Enhanced programmed cell death of iron-deficient erythrocytes.

Exposure of erythrocytes to osmotic shock, oxidative stress, and energy depletion activates Cl--sensitive and Ca2+-permeable cation channels. Subsequent Ca2+ entry triggers eryptosis, characterized by erythrocyte shrinkage, membrane blebbing, and phosphatidylserine exposure all features typical for apoptotic death of nucleated cells. Erythrocytes exposing phosphatidylserine are recognized, bound, engulfed, and degraded by macrophages. Eryptosis thus fosters clearance of affected erythrocytes from circulating blood. Iron deficiency leads to anemia, in part by decreasing erythrocyte life span. In this study, phosphatidylserine exposure, cell size, and cytosolic Ca2+ were measured by FACS analysis of annexin-V binding, forward scatter, and Fluo-3 fluorescence, respectively.
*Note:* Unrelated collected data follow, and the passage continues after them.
--- src/sqv_pkg.sv ---
package sqv_pkg;

  localparam int unsigned COORD_WIDTH_DEF = 20;
  localparam int unsigned SCALE_FRAC_DEF  = 12;

  localparam int unsigned WIDE_W = 40;
  localparam int unsigned TW_W   = 34;
  localparam int unsigned PROD_W = TW_W + 17;
  localparam int unsigned SUM_W  = PROD_W + 2;

  localparam int unsigned CFG_IDX_W = 3;
  localparam int unsigned NUM_TEX   = 4;

  localparam logic signed [15:0] ANGLE_MIN    = 16'sd7;
  localparam logic [14:0]        FULL_TURN    = 15'd23040;
  localparam logic [14:0]        QUARTER_1    = 15'd5760;
  localparam logic [14:0]        QUARTER_2    = 15'd11520;
  localparam logic [14:0]        QUARTER_3    = 15'd17280;
  localparam logic [12:0]        QUARTER_TURN = 13'd5760;
  localparam logic [18:0]        RAD_PER_UNIT = 19'd292818;
  localparam logic [30:0]        ONE_Q30      = 31'h4000_0000;
  localparam logic [16:0]        Q15_ONE      = 17'd32768;

  localparam int unsigned SIN_ROUNDS = 4;
  localparam int unsigned SIN_LAT    = 2 + 3 * SIN_ROUNDS + 2;
  localparam int unsigned SIN_DIV [SIN_ROUNDS] = '{72, 42, 20, 6};
  localparam logic [31:0] SIN_RECIP [SIN_ROUNDS] = '{
    32'((64'd1 << 32) / 72), 32'((64'd1 << 32) / 42),
    32'((64'd1 << 32) / 20), 32'((64'd1 << 32) / 6)
  };

  localparam logic [2:0] LAST_VTX = 3'd5;

  typedef enum logic [CFG_IDX_W-1:0] {
    CFG_TEX_TL = 3'd0,
    CFG_TEX_TR = 3'd1,
    CFG_TEX_BL = 3'd2,
    CFG_TEX_BR = 3'd3
  } cfg_idx_e;

  typedef enum logic [1:0] {
    CORNER_TL = 2'd0,
    CORNER_TR = 2'd1,
    CORNER_BL = 2'd2,
    CORNER_BR = 2'd3
  } corner_e;

  typedef enum logic [1:0] {
    QUAD_I   = 2'd0,
    QUAD_II  = 2'd1,
    QUAD_III = 2'd2,
    QUAD_IV  = 2'd3
  } quad_e;

  typedef struct packed {
    logic                     locked;
    logic                     flip_x;
    logic                     flip_y;
    logic signed [WIDE_W-1:0] origin_x;
    logic signed [WIDE_W-1:0] origin_y;
    logic signed [WIDE_W-1:0] shift_x;
    logic signed [WIDE_W-1:0] shift_y;
    logic [15:0]              quad_width;
    logic [15:0]              quad_height;
    logic [15:0]              zoom;
    logic [15:0]              turn_angle;
    logic [31:0]              tint;
  } in_t;

  typedef struct packed {
    logic                     rot;
    logic                     swap_x;
    logic                     swap_y;
    quad_e                    quad;
    logic signed [TW_W-1:0]   tw;
    logic signed [TW_W-1:0]   th;
    logic signed [WIDE_W-1:0] ox;
    logic signed [WIDE_W-1:0] oy;
    logic [3:0][WIDE_W-1:0]   bx;
    logic [3:0][WIDE_W-1:0]   by;
    logic [31:0]              tint;
  } ctx_t;

  typedef struct packed {
    logic [30:0] x;
    logic [31:0] x2;
    logic [31:0] v;
    logic [31:0] q;
    logic [30:0] a;
  } sin_st_t;

  function automatic logic signed [63:0] rnd_shift(input logic signed [63:0] v,
                                                   input int unsigned s);
    logic [63:0] m;
    m = v[63] ? 64'(-v) : 64'(v);
    m = (m + (64'd1 << (s - 1))) >> s;
    return v[63] ? -$signed(m) : $signed(m);
  endfunction

  function automatic corner_e vertex_corner(input logic [2:0] k);
    corner_e c;
    case (k)
      3'd0:    c = CORNER_TL;
      3'd1:    c = CORNER_BL;
      3'd2:    c = CORNER_BR;
      3'd3:    c = CORNER_TL;
      3'd4:    c = CORNER_TR;
      default: c = CORNER_BR;
    endcase
    return c;
  endfunction

endpackage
Erythrocytes from mice on control diet were compared with erythrocytes from mice exposed 10 weeks to iron-deficient diet. Iron deficiency significantly (P<0.001) enhanced erythrocyte annexin-V binding (from 2.4 to 3.7%), decreased forward scatter (from 544 to 393), and increased cytosolic Ca2+ concentration. 45Ca2+ flux measurements and patch clamp experiments revealed enhanced Ca2+ uptake (by 2.3-fold) and cation channel activity. The half-life of fluorescence-labeled, iron-deficient, or Ca2+-loaded erythrocytes was significantly reduced compared with control erythrocytes. Thus, the experiments reveal a novel mechanism triggered by iron deficiency, which presumably contributes to accelerated clearance of erythrocytes in iron deficiency anemia.